Comecei aos 19 anos,graças à generosidade de meus pais e do seu desejo de nos dar uma boa educação,com uma viagem “cultural” pela Europa com exaustivas visitas guiadas a museus e monumentos e lugares históricos. Valeu por dois anos de escola.
Era a primeira vez que saía do Brasil,e pousava na bela e melancólica Lisboa salazarista de 1963. Pessoas tristes e amedrontadas pelas ruas,parecia que não havia jovens na cidade encantadora,tão parecida com Salvador,o Rio antigo,Recife,e tão diferente. Foi amor à primeira vista.
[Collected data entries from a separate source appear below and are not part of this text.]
===== src/rtl/machine_timer_if.sv =====
// Bus-matrix side of the machine timer: decoded active-low write strobes and
// write data in, the four register read values and the timer interrupt out.
interface machine_timer_if;
  logic [31:0] data_i;
  logic        wrtimel_n;
  logic        wrtimeh_n;
  logic        wrtimecmpl_n;
  logic        wrtimecmph_n;
  logic [31:0] mtimerl_o;
  logic [31:0] mtimerh_o;
  logic [31:0] mtimecmpl_o;
  logic [31:0] mtimecmph_o;
  logic        timer_int;

  modport master (
    output data_i, wrtimel_n, wrtimeh_n, wrtimecmpl_n, wrtimecmph_n,
    input  mtimerl_o, mtimerh_o, mtimecmpl_o, mtimecmph_o, timer_int
  );

  modport slave (
    input  data_i, wrtimel_n, wrtimeh_n, wrtimecmpl_n, wrtimecmph_n,
    output mtimerl_o, mtimerh_o, mtimecmpl_o, mtimecmph_o, timer_int
  );
endinterface


===== src/rtl/machine_timer.sv =====
// RISC-V machine timer (mtime/mtimecmp) with registered level interrupt.
// Optional prescaler is built when MTIMER_PRESCALE_EN is defined.
module machine_timer #(
  parameter int unsigned PRESCALE = 16
) (
  input logic           clk,
  input logic           rst_n,
  machine_timer_if.slave bus
);

  if (PRESCALE < 2 || PRESCALE > 65536) begin : g_bad_prescale
    $error("machine_timer: PRESCALE must be within 2..65536");
  end

  logic [63:0] mtime;
  logic [63:0] mtime_nxt;
  logic [63:0] mtimecmp;
  logic [63:0] mtimecmp_nxt;
  logic        timer_int_q;
  logic        mtime_wr;
  logic        tick;

  // Any mtime write suppresses the increment and restarts the prescaler.
  assign mtime_wr = ~bus.wrtimel_n | ~bus.wrtimeh_n;

`ifdef MTIMER_PRESCALE_EN
  localparam int unsigned    CW   = $clog2(PRESCALE);
  localparam logic [CW-1:0] LAST = CW'(PRESCALE - 1);

  logic [CW-1:0] presc;
  logic [CW-1:0] presc_nxt;

  always_comb begin
    presc_nxt = presc + CW'(1);
    tick      = 1'b0;
    if (mtime_wr) begin
      presc_nxt = '0;
    end else if (presc == LAST) begin
      presc_nxt = '0;
      tick      = 1'b1;
    end
  end

  always_ff @(posedge clk or negedge rst_n) begin
    if (!rst_n) begin
      presc <= '0;
    end else begin
      presc <= presc_nxt;
    end
  end
`else
  assign tick = ~mtime_wr;
`endif

  always_comb begin
    mtime_nxt = mtime;
    if (tick) begin
      mtime_nxt = mtime + 64'd1;
    end
    if (!bus.wrtimel_n) begin
      mtime_nxt[31:0] = bus.data_i;
    end
    if (!bus.wrtimeh_n) begin
      mtime_nxt[63:32] = bus.data_i;
    end
  end

  always_comb begin
    mtimecmp_nxt = mtimecmp;
    if (!bus.wrtimecmpl_n) begin
      mtimecmp_nxt[31:0] = bus.data_i;
    end
    if (!bus.wrtimecmph_n) begin
      mtimecmp_nxt[63:32] = bus.data_i;
    end
  end

  // The interrupt samples the pre-edge register values, so it lags by one cycle.
  always_ff @(posedge clk or negedge rst_n) begin
    if (!rst_n) begin
      mtime       <= '0;
      mtimecmp    <= '1;
      timer_int_q <= 1'b0;
    end else begin
      mtime       <= mtime_nxt;
      mtimecmp    <= mtimecmp_nxt;
      timer_int_q <= (mtime >= mtimecmp);
    end
  end

  assign bus.mtimerl_o   = mtime[31:0];
  assign bus.mtimerh_o   = mtime[63:32];
  assign bus.mtimecmpl_o = mtimecmp[31:0];
  assign bus.mtimecmph_o = mtimecmp[63:32];
  assign bus.timer_int   = timer_int_q;

endmodule


===== src/flat_wrapper.sv =====
// flat-port wrapper written by rule: the top's interface ports become plain ports
module machine_timer_flat 
#(
  parameter int unsigned PRESCALE = 16
)
  (clk, rst_n, bus_data_i, bus_wrtimel_n, bus_wrtimeh_n, bus_wrtimecmpl_n, bus_wrtimecmph_n, bus_mtimerl_o, bus_mtimerh_o, bus_mtimecmpl_o, bus_mtimecmph_o, bus_timer_int);
  machine_timer_if bus_i ();
  input logic clk;
  input logic rst_n;
  input wire logic [$bits(bus_i.data_i)-1:0] bus_data_i;
  input wire logic [$bits(bus_i.wrtimel_n)-1:0] bus_wrtimel_n;
  input wire logic [$bits(bus_i.wrtimeh_n)-1:0] bus_wrtimeh_n;
  input wire logic [$bits(bus_i.wrtimecmpl_n)-1:0] bus_wrtimecmpl_n;
  input wire logic [$bits(bus_i.wrtimecmph_n)-1:0] bus_wrtimecmph_n;
  output wire logic [$bits(bus_i.mtimerl_o)-1:0] bus_mtimerl_o;
  output wire logic [$bits(bus_i.mtimerh_o)-1:0] bus_mtimerh_o;
  output wire logic [$bits(bus_i.mtimecmpl_o)-1:0] bus_mtimecmpl_o;
  output wire logic [$bits(bus_i.mtimecmph_o)-1:0] bus_mtimecmph_o;
  output wire logic [$bits(bus_i.timer_int)-1:0] bus_timer_int;
  assign bus_i.data_i = bus_data_i;
  assign bus_i.wrtimel_n = bus_wrtimel_n;
  assign bus_i.wrtimeh_n = bus_wrtimeh_n;
  assign bus_i.wrtimecmpl_n = bus_wrtimecmpl_n;
  assign bus_i.wrtimecmph_n = bus_wrtimecmph_n;
  assign bus_mtimerl_o = bus_i.mtimerl_o;
  assign bus_mtimerh_o = bus_i.mtimerh_o;
  assign bus_mtimecmpl_o = bus_i.mtimecmpl_o;
  assign bus_mtimecmph_o = bus_i.mtimecmph_o;
  assign bus_timer_int = bus_i.timer_int;
  machine_timer #(.PRESCALE(PRESCALE)) u_core (.clk(clk), .rst_n(rst_n), .bus(bus_i));
endmodule

===== config.mk =====
export PLATFORM = sky130hd
export DESIGN_NAME = machine_timer_flat
export DESIGN_NICKNAME = d
export VERILOG_FILES = /design/src/rtl/machine_timer_if.sv /design/src/rtl/machine_timer.sv /design/src/flat_wrapper.sv
export SDC_FILE = /design/constraint.sdc
export NUM_CORES = 1
export LEC_CHECK = 0
export BUFFER_PORTS_ARGS = -buffer_cell sky130_fd_sc_hd__buf_2
export CORE_MARGIN = 2
export CORE_UTILIZATION = 55
export DETAILED_ROUTE_END_ITERATION = 12
export HOLD_SLACK_MARGIN = 0.03
export MAX_ROUTING_LAYER = met4
export PLACE_DENSITY = 0.86
export SYNTH_ARGS = -nofsm -noshare
export SYNTH_HDL_FRONTEND = slang
export SYNTH_SLANG_ARGS = --single-unit

===== constraint.sdc =====
create_clock -name clk -period 2.5 [get_ports clk]
set_input_delay 0.125 -clock clk [delete_from_list [all_inputs] [get_ports clk]]
set_output_delay 0.125 -clock clk [all_outputs]
set_load 0.05 [all_outputs]

==> flow_summary.yaml, run 1 <==
worst_setup_path:
  start_kind: "flop"
  max_stage_delay_ns: 0.61
  critPathMaxFanout: 3
  crit_required_ns: 2.86
  cp_num_buf_inv: 1
  r2r_end: "u_core.bus.timer_int"
  crit_path_top_delay_cell: "or4_4"
  cp-startpoint: "u_core.mtimecmp[23]"
  cp.arrival_ns: 2.80
  path_cells: "inv_1 -> ha_1 -> and4_4 -> nand4_1 -> or4_4 -> o22ai_2 -> o2111ai_1 -> nand3_1"
  rr_startpoint: "u_core.mtimecmp[23]"
  endpoint_kind: "flop"
  reg2reg_depth: 8
  crit_family: "simple AND/OR/NAND/NOR gates"
  rrSetupSlack_ns: 0.07
  critPathKind: "reg2reg"
placed_design:
  dp_hpwl_um: 16290
  routabilityCongestion: 0.8720
  io_buffers: 166
  dp_slack_ns: 0.06122
detailed_routing:
  antenna_left: 0
  met3WireLength_um: 1878
  wl_met1_um: 9276
  wl_per_cell_um: 18.96
  dr_wl_met2_um: 10820
  vias_per_cell: 5.804
  dr_total_vias: 6982
  drc: 0
  first_pass_iters: 5
  finalWirelength_um: 22810
  first_iter_violations: 638
  top_layer_used: "met4"
timing:
  slew_headroom: 0.3767
  max_freq_mhz: 410.7
  setup_viol: 0
  layout_setup_ws_ns: 0.06525
  finalCritPeriodShare: 0.9739
  finalSetupTns_ns: 0
  rsz0062_at_grt: "false"
  fin_skew_ns: 0.007973
  min_period_ns: 2.435
  finalMaxSlewViolations: 0
  hold_viol_final: 0
  worstMarginPinSlew_ns: 0.9349
yosys:
  synth_top_area_share: 0.2167
  yosysTopAreaCell: "dfstp_2"
  synth_edf_count: 0
  syn_avg_cell_area_um2: 9.834
  synth_flop_cell: "dfrtp_1"
  synth_cell_type_count: 47
  synth.area.top_cells: "dfstp_2 22%, dfrtp_1 21%, ha_1 10%, mux2_2 9.3%, a21oi_1 5.7%"
  syn_nets: 892
  ys_seq_elements: 129
  synth_cells: 789
  seq_area_frac_synth: 0.4264
  yosysWarnings: 0
  synthArstFlopShare: 1.000
  synthesis.area_um2: 7759
cts:
  path_clk_slew_ns: 0.06
  numCtsBuffers: 17
  insertion_delay_ns: 0.43
  clock_sinks: 129
  cts_tree: "built"
  htree_levels: 4
  cts_root_buf: "clkbuf_16"
  cts_buffer_depth: 2
hold_path:
  hold_class: "in2reg"
  worstHoldStart: "bus_wrtimeh_n"
  hold_depth: 2
  whs_endpoint: "u_core.mtime[48]"
floorplanning:
  num_rows: 43
  pin_count: 167
  die-height_um: 122.8
  dieArea_um2: 15070
  start_util: 0.5611
  core_um2: 13830
  die_x_um: 122.8
grt:
  grt_pass1_wl_um: 36070
  grt_use_total: 0.3232
  grt_max_degree: 68
  grt_overflow_total: 0
  grt_pass1_vias: 7097
  antenna_found_initial: 1
finish:
  layout-drive-gt1-share: 0.3640
  area_growth_pct: 27.79
  nets: 1112
power:
  power_density_nw_per_um2: 742.1
  leakagePower_nw: 4.502
  ir_drop_mv: 0.5074
status:
  outcome: "finished, final reports clean"
run:
  maxCapViolCount: 0
## worst max-delay path by stage
| stage | end | cells past startpoint |
|---|---|---|
| after CTS | u_core.bus.timer_int | 8 |
| after detailed placement | u_core.bus.timer_int | 8 |
| after floorplan | u_core.mtime[57] | 6 |
| after global placement | u_core.bus.timer_int | 8 |
| after global routing | u_core.bus.timer_int | 8 |
| final | u_core.bus.timer_int | 8 |
## area by class of cell
cell class	count	area, um^2
sequential	129	3308
timing repair buffer	230	1409
antenna	1	2.502
inverter	74	277.8
clock buffer	23	478.0
multi-input combinational	557	4084
clock inverter	9	130.1
tap	180	225.2
fill	931	3913
## flip-flops by register name, indices dropped and copies added, names as in the netlist
name / flops
u_core.bus.timer_int: 1
u_core.mtime: 64
u_core.mtimecmp: 64
## per-stage QoR
step / std cells / util / cell area [um^2] / hold WS [ns] / power, W
final: 1203 / 0.7170 / 9915 / 0.08926 / 0.007357
after global routing: 1203 / 0.7170 / 9915 / 0.08629 / 0.007640
after CTS: 1202 / 0.7153 / 9891 / 0.06967 / 0.007329
after detailed placement: 1137 / 0.6475 / 8952 / 0.1630 / 0.004713
after global placement: 1137 / 0.6475 / 8952 / 0.1739 / 0.004642
after floorplan: 789 / - / 7759 / -0.1706 / 0.004077
## where the power goes
part           total [W]  leakage (nW)  internal, W  switching (W)
Combinational    0.00216          2.82     0.000666        0.00149
Sequential       0.00261          1.40      0.00238       0.000239
Clock            0.00258         0.285      0.00164       0.000939
## synthesized netlist by cell type, drive strengths merged, types with 4 or more instances
| library cell | count |
|---|---|
| dfstp | 64 |
| clkbuf | 21 |
| nor2b | 4 |
| ha | 65 |
| nor4 | 21 |
| nand4 | 28 |
| xnor2 | 38 |
| and4 | 4 |
| nand2 | 37 |
| a21o | 8 |
| and3 | 12 |
| inv | 74 |
| o21ai | 9 |
| nor3 | 21 |
| mux2 | 64 |
| xor2 | 25 |
| nand3 | 29 |
| nor2 | 77 |
| a21oi | 88 |
| dfrtp | 65 |
| buf | 8 |
## placed cells by master, fill, tap and decap left out, drive strengths merged, types with 4 or more instances in the layout
| cell | netlist | final |
|---|---|---|
| and4 | 4 | 4 |
| clkinvlp | 0 | 4 |
| clkbuf | 21 | 23 |
| dfrtp | 65 | 65 |
| buf | 8 | 197 |
| inv | 74 | 74 |
| a21oi | 88 | 88 |
| nand3 | 29 | 29 |
| xnor2 | 38 | 38 |
| and3 | 12 | 12 |
| nor2 | 77 | 77 |
| dfstp | 64 | 64 |
| nor2b | 4 | 4 |
| dlygate4sd3 | 0 | 33 |
| nand2 | 37 | 37 |
| nand4 | 28 | 28 |
| o21ai | 9 | 9 |
| ha | 65 | 65 |
| mux2 | 64 | 64 |
| xor2 | 25 | 25 |
| nor3 | 21 | 21 |
| nor4 | 21 | 21 |
| a21o | 8 | 8 |
## logic make-up (layout without fill, tap and decap cells)
group,Yosys count,in the layout,share of synthesized area
DFF,129,129,0.4264
adders and majority gates,65,65,0.1048
and+or+nand+nor,251,251,0.1745
other,0,1,0
buffers and inverters,103,336,0.04999
muxes,65,65,0.09418
AOI/OAI and AO/OA,113,113,0.07902
xor gates and xnor gates,63,63,0.07112
## per-layer routing
| metal | GRT usage | vias to the layer above |
|---|---|---|
| met5 | - | - |
| met1 | 0.3984 | 3335 |
| met3 | 0.07946 | 83 |
| met4 | 0.1415 | 0 |
| met2 | 0.5055 | 354 |
| li1 | - | 3210 |
## worst register-to-register path: stages, from the launching register on
cell       delay [ns]
dfstp_2          0.55
inv_1            0.05
ha_1             0.31
and4_4           0.23
nand4_1          0.20
or4_4            0.61
o22ai_2          0.15
o2111ai_1        0.14
nand3_1          0.13
## what timing repair did
action / in CTS / in global routing
hold buffers: 33 / 0
endpoints found under the setup margin: 0 / 3
resized for setup: 0 / 4
buffers inserted: 0 / 0
hold endpoints to repair: 145 / 0
Power figures use the tool's default switching activity.
==> run 2, diff against run 1 <==
- PLACE_DENSITY: 0.86 -> 0.8
==> run 2 against run 1 <==
  * Via count down 2.6%
  * Non-clock buffer count down 1
  * Utilization down 0.36 points
  * Clock skew up 0.0011 ns
  * Worst hold slack better by 0.037 ns
  * Sequential share of layout area up 0.17 points
  * Worst setup slack better by 0.0096 ns
  * First-iteration DRC count down 17%
  * Largest power group unchanged
==> flow_summary.yaml, run 2 (synthesized netlist as in run 1, its figures left out) <==
status:
  outcome: "finished, final reports clean"
floorplanning:
  core_um2: 13830
  start_util: 0.5611
  die-height_um: 122.8
  die_x_um: 122.8
  pin_count: 167
  num_rows: 43
  dieArea_um2: 15070
finish:
  nets: 1111
  layout-drive-gt1-share: 0.3614
  most-common-layout-cells: "165 x buf_2, 88 x a21oi_1, 77 x nor2_1"
  antenna_cells: 0
  stdcell_count: 1201
  area_growth_pct: 27.14
  mostFrequentLayoutCell: "buf_2"
  final_util: 0.7134
run:
  maxCapViolCount: 0
power:
  ir_drop_mv: 0.5363
  swShare: 0.3620
  clockPowerShare: 0.340
  p_int_w: 0.004585
  power_density_nw_per_um2: 728.5
  power_frac_seq: 0.363
  p_sw_w: 0.002601
  leakagePower_nw: 4.503
  p_total_w: 0.007186
  combPwrFrac: 0.297
worst_setup_path:
  critPathKind: "reg2reg"
  start_kind: "flop"
  cp.arrival_ns: 2.78
  crit_required_ns: 2.86
  critPathMaxFanout: 3
  endpoint_kind: "flop"
detailed_routing:
  first_pass_iters: 5
  met3WireLength_um: 1565
  dr_wl_met2_um: 10300
  antenna_left: 0
  wl_met1_um: 9373
  first_iter_violations: 527
  drc: 0
  finalWirelength_um: 21800
  dr_total_vias: 6800
  wl_per_cell_um: 18.15
  top_layer_used: "met4"
  vias_per_cell: 5.662
timing:
  hold_ws_ns: 0.1265
  finalMaxSlewViolations: 0
  worstMarginPinSlew_ns: 0.8959
  min_period_ns: 2.425
  rsz0062_at_grt: "false"
  max_freq_mhz: 412.4
  slew_headroom: 0.4027
  setup_viol: 0
  fin_skew_ns: 0.009089
  hold_viol_final: 0
  finalSetupTns_ns: 0
  finalCritPeriodShare: 0.9700
placed_design:
  routabilityCongestion: 0.9152
  dp_hpwl_um: 15920
  dp_cells: 1136
  io_buffers: 166
cts:
  insertion_delay_ns: 0.43
  htree_levels: 4
  cts_root_buf: "clkbuf_16"
  path_clk_slew_ns: 0.05
  clock_sinks: 129
  cts_buffer_depth: 2
  cts_tree: "built"
  numCtsBuffers: 17
  post-cts-setup-buffer-count: 0
grt:
  antenna_found_initial: 0
  grt_pass1_wl_um: 34670
  grt_use_total: 0.3119
  grt_pass1_vias: 6734
  grt_overflow_total: 0
  grt_max_degree: 58
hold_path:
  hold_class: "in2reg"
[run 2: cell count changes in the layout (fill, tap and decap cells not counted), moves of 2 or more]
cell	previous run	this run
bufinv_16	3	1
clkbuf_8	3	7
clkinv_2	2	4
clkinvlp_4	4	0
[run 2: power by group through the flow]
stage / combinational, W / clock, W / sequential (W)
final: 0.00214 / 0.00244 / 0.00261
after detailed placement: 0.00206 / 0 / 0.00263
after global routing: 0.00230 / 0.00254 / 0.00264
after CTS: 0.00212 / 0.00246 / 0.00260
after global placement: 0.00202 / 0 / 0.00262
after floorplan: 0.000719 / 0 / 0.00336
[run 2: final cells by class]
type / count / area [um^2]
tap: 180 / 225.2
clock buffer: 27 / 533.0
timing repair buffer: 229 / 1401
fill: 1007 / 3963
sequential: 129 / 3308
clock inverter: 5 / 50.05
inverter: 74 / 277.8
multi-input combinational: 557 / 4069
[run 2: critical path, cell delays in order (launching register included)]
cell and delay, ns:
dfstp_2 0.53, inv_1 0.04, ha_1 0.28, and4_1 0.25
nand4_1 0.18, or4_1 0.57, o22ai_1 0.22, o2111ai_1 0.15
nand3_1 0.12
[run 2: worst paths after layout]
check,start,cells after the start,slack (ns),endpoint
max in group asynchronous,rst_n,3,1.42,u_core.mtimecmp[49]
max,u_core.mtimecmp[22],8,0.07,u_core.bus.timer_int
max reg2reg,u_core.mtimecmp[22],8,0.07,u_core.bus.timer_int
min reg2reg,u_core.mtimecmp[27],1,0.62,u_core.mtimecmp[27]
min in group asynchronous,rst_n,2,0.20,u_core.mtime[40]
min,bus_wrtimeh_n,2,0.13,u_core.mtime[51]
[run 2: per-layer routing]
layer / vias to the layer above / GRT usage
met5: - / -
met4: 0 / 0.1178
met3: 52 / 0.07853
met2: 269 / 0.4800
met1: 3267 / 0.3978
li1: 3212 / -
[run 2: per-stage QoR]
step,cell area (um^2),worst slack [ns]
final,9864,0.07489
after global placement,8945,0.1226
after global routing,9864,0.006922
after detailed placement,8945,0.1027
after floorplan,7759,0.1617
after CTS,9858,0.09359
[run 2: timing repair]
action                                 CTS  global route
hold buffers                            33             0
setup endpoints to repair                0             1
resized for setup                        0             2
endpoints found under the hold margin  155             0
==> run 3, diff against run 2 <==
- CORE_UTILIZATION: 55 -> 60
- PLACE_DENSITY: 0.8 -> 0.87
- clock period: 2.5 -> 3.15 ns (I/O delays scaled with it)
==> run 3 against run 2 <==
  * Clock-buffer cell count decreased by 5
  * Utilization increased by 4.9 points
  * Global-route usage increased by 2.4 points
  * Maximum frequency decreased by 6.6%
  * Cell count decreased by 3.7%
  * Worst hold slack got worse by 0.097 ns
  * Critical endpoint unchanged
  * Clock power decreased by 8.6%
==> flow_summary.yaml, run 3 (synthesized netlist as in run 1, its figures left out) <==
status:
  outcome: "finished, final reports clean"
hold_path:
  hold_class: "in2reg"
finish:
  stdcell_area_um2: 9627
  antenna_cells: 0
  layout-drive-gt1-share: 0.3526
  multi_input_area_um2: 4063
  most-common-layout-cells: "165 x buf_2, 88 x a21oi_1, 77 x nor2_1"
  fill_cells: 848
  layout.area.seq_um2: 3308
  mostFrequentLayoutCell: "buf_2"
  nets: 1074
  area_growth_pct: 24.08
floorplanning:
  num_rows: 41
  dieArea_um2: 13860
  start_util: 0.6148
  core_um2: 12620
  pin_count: 167
  die_x_um: 117.7
  die-height_um: 117.7
timing:
  finalMaxSlewViolations: 0
  fin_skew_ns: 0.009946
  finalSetupTns_ns: 0
  finalCritPeriodShare: 0.8242
  hold_viol_final: 0
  layout_setup_ws_ns: 0.5537
  slew_headroom: 0.3999
  rsz0062_at_grt: "false"
  worstMarginPinSlew_ns: 0.9001
  min_period_ns: 2.596
  max_freq_mhz: 385.2
  setup_viol: 0
worst_setup_path:
  reg2reg_depth: 8
  crit_end: "u_core.bus.timer_int"
  crit_path_top_delay_cell: "or4_1"
  crit_family: "simple AND/OR/NAND/NOR gates"
  max_stage_delay_ns: 0.63
  cp.depth: 8
  path_cells: "inv_1 -> ha_1 -> and4_1 -> nand4_1 -> or4_1 -> o22ai_1 -> o2111ai_1 -> nand3_1"
  cp.arrival_ns: 2.96
  crit_required_ns: 3.51
  critPathMaxFanout: 3
  rrSetupSlack_ns: 0.55
  rr_startpoint: "u_core.mtimecmp[22]"
  critPathKind: "reg2reg"
  cp-startpoint: "u_core.mtimecmp[22]"
  r2r_end: "u_core.bus.timer_int"
  cp_num_buf_inv: 1
  endpoint_kind: "flop"
  start_kind: "flop"
power:
  p_total_w: 0.005961
  ir_drop_mv: 0.3966
  leakagePower_nw: 4.376
  power_density_nw_per_um2: 619.2
cts:
  numCtsBuffers: 17
  clock_sinks: 129
  post-cts-setup-buffer-count: 0
  htree_levels: 4
  path_clk_slew_ns: 0.06
  cts_buffer_depth: 2
  cts_resized: 0
  insertion_delay_ns: 0.44
  cts_root_buf: "clkbuf_16"
  cts_tree: "built"
  postCtsHoldBufs: 20
detailed_routing:
  vias_per_cell: 5.973
  dr_total_vias: 6905
  first_pass_iters: 6
  antenna_left: 0
  first_iter_violations: 756
  drc: 0
  wl_per_cell_um: 19.13
  finalWirelength_um: 22120
grt:
  grt_use_total: 0.3362
  grt_overflow_total: 0
  grt_max_degree: 76
  grt_pass1_vias: 6994
  antenna_found_initial: 0
  grt_pass1_wl_um: 35600
placed_design:
  dp_hpwl_um: 15250
  io_buffers: 166
  dp_slack_ns: 0.6263
  place_area_um2: 8755
  routabilityCongestion: 0.9447
run:
  maxCapViolCount: 0
run 3: how the worst min path moves through the flow:
stage                              start                   end  slack, ns  depth (start not counted)
after floorplan                    rst_n  u_core.bus.timer_int      -0.14                          0
after global placement             rst_n       u_core.mtime[4]       0.24                          1
after detailed placement           rst_n       u_core.mtime[4]       0.25                          1
after CTS                 bus_data_i[15]   u_core.mtimecmp[47]       0.03                          2
after global routing       bus_data_i[5]       u_core.mtime[5]       0.05                          3
final                      bus_data_i[1]    u_core.mtimecmp[1]       0.03                          2
run 3: cell type report:
cell class,count,share of cell area
Clock buffer,22,0.05134
Clock inverter,10,0.01846
Inverter,74,0.02885
Multi-Input combinational cell,557,0.4220
Sequential cell,129,0.3436
Tap cell,172,0.02236
Timing Repair Buffer,192,0.1133
run 3: report_power, final:
part / switching (W) / internal [W] / leakage (nW)
combinational: 0.00115 / 0.000489 / 2.65
sequential: 0.000212 / 0.00189 / 1.40
clock: 0.000724 / 0.00150 / 0.332
run 3: worst register-to-register path, cell delays in order (launching register included):
cell       delay, ns
dfstp_2         0.54
inv_1           0.05
ha_1            0.28
and4_1          0.27
nand4_1         0.21
or4_1           0.63
o22ai_1         0.25
o2111ai_1       0.17
nand3_1         0.14
run 3: routing by layer:
layer	wire, um	GRT usage	up-vias
met5	0	-	-
met2	10720	0.5371	396
li1	-	-	3146
met3	1924	0.08333	76
met4	771	0.1423	0
met1	8700	0.4082	3287
run 3: stage by stage:
| step | hold slack [ns] | instances | utilization |
|---|---|---|---|
| finish | 0.02988 | 1156 | 0.7628 |
| global route | 0.04590 | 1156 | 0.7628 |
| CTS | 0.03078 | 1156 | 0.7628 |
| detailed placement | 0.2459 | 1104 | 0.6937 |
| global placement | 0.2414 | 1104 | 0.6937 |
| floorplan | -0.1381 | 789 | - |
Depois voltei muitas vezes,uma na semana seguinte à Revolução dos Cravos. Naquela ocasião vi uma cidade em festa,com as ruas cheias,em que todos comemoravam a liberdade depois de 40 anos de ditadura,enquanto no Brasil ainda padecíamos com a nossa. Choque cultural.
Lisboa passou a ser minha rota preferencial para respirar liberdade e segurança,o gosto de andar pelas ruas a qualquer hora sem olhar para os lados e falar tudo que pensa em voz alta. Não por acaso me mudei para Lisboa em 2022 fugindo do insuportável Brasil de Bolsonaro e da ameaça de sua reeleição,que me levaria a fixar residência. Mas a ameaça não se concretizou e voltei ao Brasil depois de um ano de prazeres,desgostos e aprendizado em Portugal,que vivia um bom momento econômico e político.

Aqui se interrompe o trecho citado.